Exercise → Please show all lines of the records that include "primary".
☆ ☆ ☆ ☆ ☆
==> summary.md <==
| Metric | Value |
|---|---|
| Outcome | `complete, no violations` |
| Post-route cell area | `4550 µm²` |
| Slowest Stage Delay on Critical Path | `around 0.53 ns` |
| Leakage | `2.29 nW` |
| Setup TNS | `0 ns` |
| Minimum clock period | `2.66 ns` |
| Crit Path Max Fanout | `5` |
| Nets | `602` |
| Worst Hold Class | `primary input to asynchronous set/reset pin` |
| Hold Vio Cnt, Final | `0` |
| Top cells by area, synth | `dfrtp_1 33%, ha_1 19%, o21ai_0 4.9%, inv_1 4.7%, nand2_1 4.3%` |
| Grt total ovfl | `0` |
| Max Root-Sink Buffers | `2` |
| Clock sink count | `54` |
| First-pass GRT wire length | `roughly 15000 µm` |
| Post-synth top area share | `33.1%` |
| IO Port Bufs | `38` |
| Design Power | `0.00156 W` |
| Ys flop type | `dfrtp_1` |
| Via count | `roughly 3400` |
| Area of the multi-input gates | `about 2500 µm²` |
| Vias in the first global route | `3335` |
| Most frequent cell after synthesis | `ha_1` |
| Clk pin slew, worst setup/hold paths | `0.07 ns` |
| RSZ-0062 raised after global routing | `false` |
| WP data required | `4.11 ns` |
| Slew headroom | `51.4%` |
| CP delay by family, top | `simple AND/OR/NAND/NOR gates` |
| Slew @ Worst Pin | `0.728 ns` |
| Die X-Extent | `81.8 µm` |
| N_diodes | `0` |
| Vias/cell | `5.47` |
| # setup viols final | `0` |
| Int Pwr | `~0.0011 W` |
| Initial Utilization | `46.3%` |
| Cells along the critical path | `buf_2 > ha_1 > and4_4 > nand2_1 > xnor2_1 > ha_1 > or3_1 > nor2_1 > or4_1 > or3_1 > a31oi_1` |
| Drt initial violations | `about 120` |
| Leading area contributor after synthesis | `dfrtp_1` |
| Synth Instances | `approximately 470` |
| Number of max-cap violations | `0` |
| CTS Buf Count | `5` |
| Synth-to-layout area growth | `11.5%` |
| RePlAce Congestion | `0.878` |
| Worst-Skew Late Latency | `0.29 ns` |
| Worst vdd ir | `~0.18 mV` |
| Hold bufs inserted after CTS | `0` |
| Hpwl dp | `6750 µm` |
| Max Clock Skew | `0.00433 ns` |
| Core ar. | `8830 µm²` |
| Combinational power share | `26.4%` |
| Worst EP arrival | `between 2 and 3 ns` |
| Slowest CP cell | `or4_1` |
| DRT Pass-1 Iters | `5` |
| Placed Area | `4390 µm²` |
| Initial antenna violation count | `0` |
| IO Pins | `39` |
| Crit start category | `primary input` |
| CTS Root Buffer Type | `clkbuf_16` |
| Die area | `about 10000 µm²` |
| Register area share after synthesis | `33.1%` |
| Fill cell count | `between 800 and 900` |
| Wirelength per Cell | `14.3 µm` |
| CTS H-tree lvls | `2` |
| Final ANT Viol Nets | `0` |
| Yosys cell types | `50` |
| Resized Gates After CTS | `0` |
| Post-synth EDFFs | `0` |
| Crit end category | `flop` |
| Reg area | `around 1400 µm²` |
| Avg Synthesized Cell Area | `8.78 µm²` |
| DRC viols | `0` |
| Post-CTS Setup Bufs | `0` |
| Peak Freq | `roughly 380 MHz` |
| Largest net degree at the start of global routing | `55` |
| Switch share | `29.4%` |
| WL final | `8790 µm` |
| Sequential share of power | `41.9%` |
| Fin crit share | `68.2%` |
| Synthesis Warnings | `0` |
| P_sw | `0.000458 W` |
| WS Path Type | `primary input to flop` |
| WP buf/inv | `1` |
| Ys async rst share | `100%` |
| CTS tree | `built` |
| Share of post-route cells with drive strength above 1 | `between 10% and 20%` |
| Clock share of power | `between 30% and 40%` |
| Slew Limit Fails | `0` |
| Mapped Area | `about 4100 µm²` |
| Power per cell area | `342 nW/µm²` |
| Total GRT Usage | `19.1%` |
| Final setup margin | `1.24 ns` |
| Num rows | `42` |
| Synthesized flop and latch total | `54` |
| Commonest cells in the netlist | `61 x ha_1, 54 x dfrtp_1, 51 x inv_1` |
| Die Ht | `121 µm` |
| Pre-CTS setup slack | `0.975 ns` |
`src/rtl/sbw_pkg.sv`:
```
package sbw_pkg;

    localparam int SBW_PREGS   = 32;
    localparam int SBW_TAG_W   = 6;
    localparam int SBW_ENTRIES = 8;
    localparam int SBW_SRCS    = 2;

    typedef struct packed {
        logic [SBW_TAG_W-1:0] tag;
        logic                 rdy;
    } src_t;

    function automatic logic tag_live(input logic [SBW_TAG_W-1:0] t,
                                      input int unsigned limit);
        return 32'(t) < limit;
    endfunction

endpackage

```
`src/rtl/sbw_board.sv`:
```
module sbw_board
    import sbw_pkg::*;
#(
    parameter int NUM_PREGS = SBW_PREGS
) (
    input  logic                 clk,
    input  logic                 rst,
    input  logic                 set_en,
    input  logic [SBW_TAG_W-1:0] set_tag,
    input  logic                 clr_en,
    input  logic [SBW_TAG_W-1:0] clr_tag,
    output logic [NUM_PREGS-1:0] ready_bits
);
    localparam int PIDX_W = (NUM_PREGS > 1) ? $clog2(NUM_PREGS) : 1;

    logic [PIDX_W-1:0] set_idx;
    logic [PIDX_W-1:0] clr_idx;

    assign set_idx = set_tag[PIDX_W-1:0];
    assign clr_idx = clr_tag[PIDX_W-1:0];

    for (genvar p = 0; p < NUM_PREGS; p++) begin : g_bit
        always_ff @(posedge clk) begin
            if (rst) begin
                ready_bits[p] <= 1'b0;
            end else if (clr_en && clr_idx == PIDX_W'(p)) begin
                // a new producer claims the register: clear wins over set
                ready_bits[p] <= 1'b0;
            end else if (set_en && set_idx == PIDX_W'(p)) begin
                ready_bits[p] <= 1'b1;
            end
        end
    end

endmodule

```
`src/rtl/sbw_slot.sv`:
```
module sbw_slot
    import sbw_pkg::*;
#(
    parameter int NUM_SRC = SBW_SRCS
) (
    input  logic                 clk,
    input  logic                 rst,
    input  logic                 load,
    input  src_t [NUM_SRC-1:0]   load_src,
    input  logic                 squash,
    input  logic                 wake_en,
    input  logic [SBW_TAG_W-1:0] wake_tag,
    output logic                 valid,
    output src_t [NUM_SRC-1:0]   src_q,
    output logic                 req
);
    logic fired_q;
    logic all_rdy;

    always_comb begin
        all_rdy = 1'b1;
        for (int s = 0; s < NUM_SRC; s++) begin
            all_rdy = all_rdy & src_q[s].rdy;
        end
    end

    assign req = valid && all_rdy && !fired_q;

    always_ff @(posedge clk) begin
        if (rst) begin
            valid   <= 1'b0;
            fired_q <= 1'b0;
            src_q   <= '0;
        end else if (load) begin
            valid   <= 1'b1;
            fired_q <= 1'b0;
            src_q   <= load_src;
        end else begin
            if (squash) begin
                valid <= 1'b0;
            end
            if (req) begin
                fired_q <= 1'b1;
            end
            for (int s = 0; s < NUM_SRC; s++) begin
                if (valid && wake_en && src_q[s].tag == wake_tag) begin
                    src_q[s].rdy <= 1'b1;
                end
            end
        end
    end

endmodule

```
`src/rtl/phys_scoreboard_wakeup.sv`:
```
module phys_scoreboard_wakeup
    import sbw_pkg::*;
#(
    parameter int NUM_PREGS   = SBW_PREGS,
    parameter int NUM_ENTRIES = SBW_ENTRIES,
    parameter int NUM_SRC     = SBW_SRCS
) (
    input  logic                                        clk,
    input  logic                                        rst,
    input  logic                                        disp_valid,
    input  logic [$clog2(NUM_ENTRIES)-1:0]              disp_entry,
    input  logic [NUM_SRC-1:0][SBW_TAG_W-1:0]           disp_src_tag,
    input  logic [NUM_SRC-1:0]                          disp_src_rdy,
    input  logic                                        disp_has_dst,
    input  logic [SBW_TAG_W-1:0]                        disp_dst_tag,
    input  logic                                        cmp_valid,
    input  logic [SBW_TAG_W-1:0]                        cmp_tag,
    input  logic [NUM_ENTRIES-1:0]                      squash_mask,
    output logic [NUM_ENTRIES-1:0]                      issue_ready,
    output logic                                        dst_conflict
);
    localparam int ENT_W  = $clog2(NUM_ENTRIES);
    localparam int PIDX_W = (NUM_PREGS > 1) ? $clog2(NUM_PREGS) : 1;

    logic [NUM_PREGS-1:0]   sb_bits;
    logic                   wake_en;
    logic                   clr_en;
    src_t [NUM_SRC-1:0]     init_src;
    logic [NUM_ENTRIES-1:0] slot_valid;
    src_t [NUM_SRC-1:0]     slot_src [NUM_ENTRIES];
    logic                   waiter_hit;

    assign wake_en = cmp_valid && tag_live(cmp_tag, NUM_PREGS);
    assign clr_en  = disp_valid && disp_has_dst && tag_live(disp_dst_tag, NUM_PREGS);

    sbw_board #(.NUM_PREGS(NUM_PREGS)) u_board (
        .clk        (clk),
        .rst        (rst),
        .set_en     (wake_en),
        .set_tag    (cmp_tag),
        .clr_en     (clr_en),
        .clr_tag    (disp_dst_tag),
        .ready_bits (sb_bits)
    );

    // readiness of each source as it enters a slot, including a
    // completion arriving in the same cycle
    always_comb begin
        for (int s = 0; s < NUM_SRC; s++) begin
            init_src[s].tag = disp_src_tag[s];
            if (!tag_live(disp_src_tag[s], NUM_PREGS)) begin
                init_src[s].rdy = 1'b1;
            end else begin
                init_src[s].rdy = disp_src_rdy[s]
                               || sb_bits[disp_src_tag[s][PIDX_W-1:0]]
                               || (wake_en && cmp_tag == disp_src_tag[s]);
            end
        end
    end

    for (genvar e = 0; e < NUM_ENTRIES; e++) begin : g_slot
        sbw_slot #(.NUM_SRC(NUM_SRC)) u_slot (
            .clk      (clk),
            .rst      (rst),
            .load     (disp_valid && disp_entry == ENT_W'(e)),
            .load_src (init_src),
            .squash   (squash_mask[e]),
            .wake_en  (wake_en),
            .wake_tag (cmp_tag),
            .valid    (slot_valid[e]),
            .src_q    (slot_src[e]),
            .req      (issue_ready[e])
        );
    end

    always_comb begin
        waiter_hit = 1'b0;
        for (int e = 0; e < NUM_ENTRIES; e++) begin
            for (int s = 0; s < NUM_SRC; s++) begin
                if (slot_valid[e] && !slot_src[e][s].rdy
                    && slot_src[e][s].tag == disp_dst_tag) begin
                    waiter_hit = 1'b1;
                end
            end
        end
    end

    assign dst_conflict = clr_en && waiter_hit;

endmodule

```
☆ ☆ ☆ ☆ ☆
Response →
| Worst Hold Class | `primary input to asynchronous set/reset pin` |
| Crit start category | `primary input` |
| WS Path Type | `primary input to flop` |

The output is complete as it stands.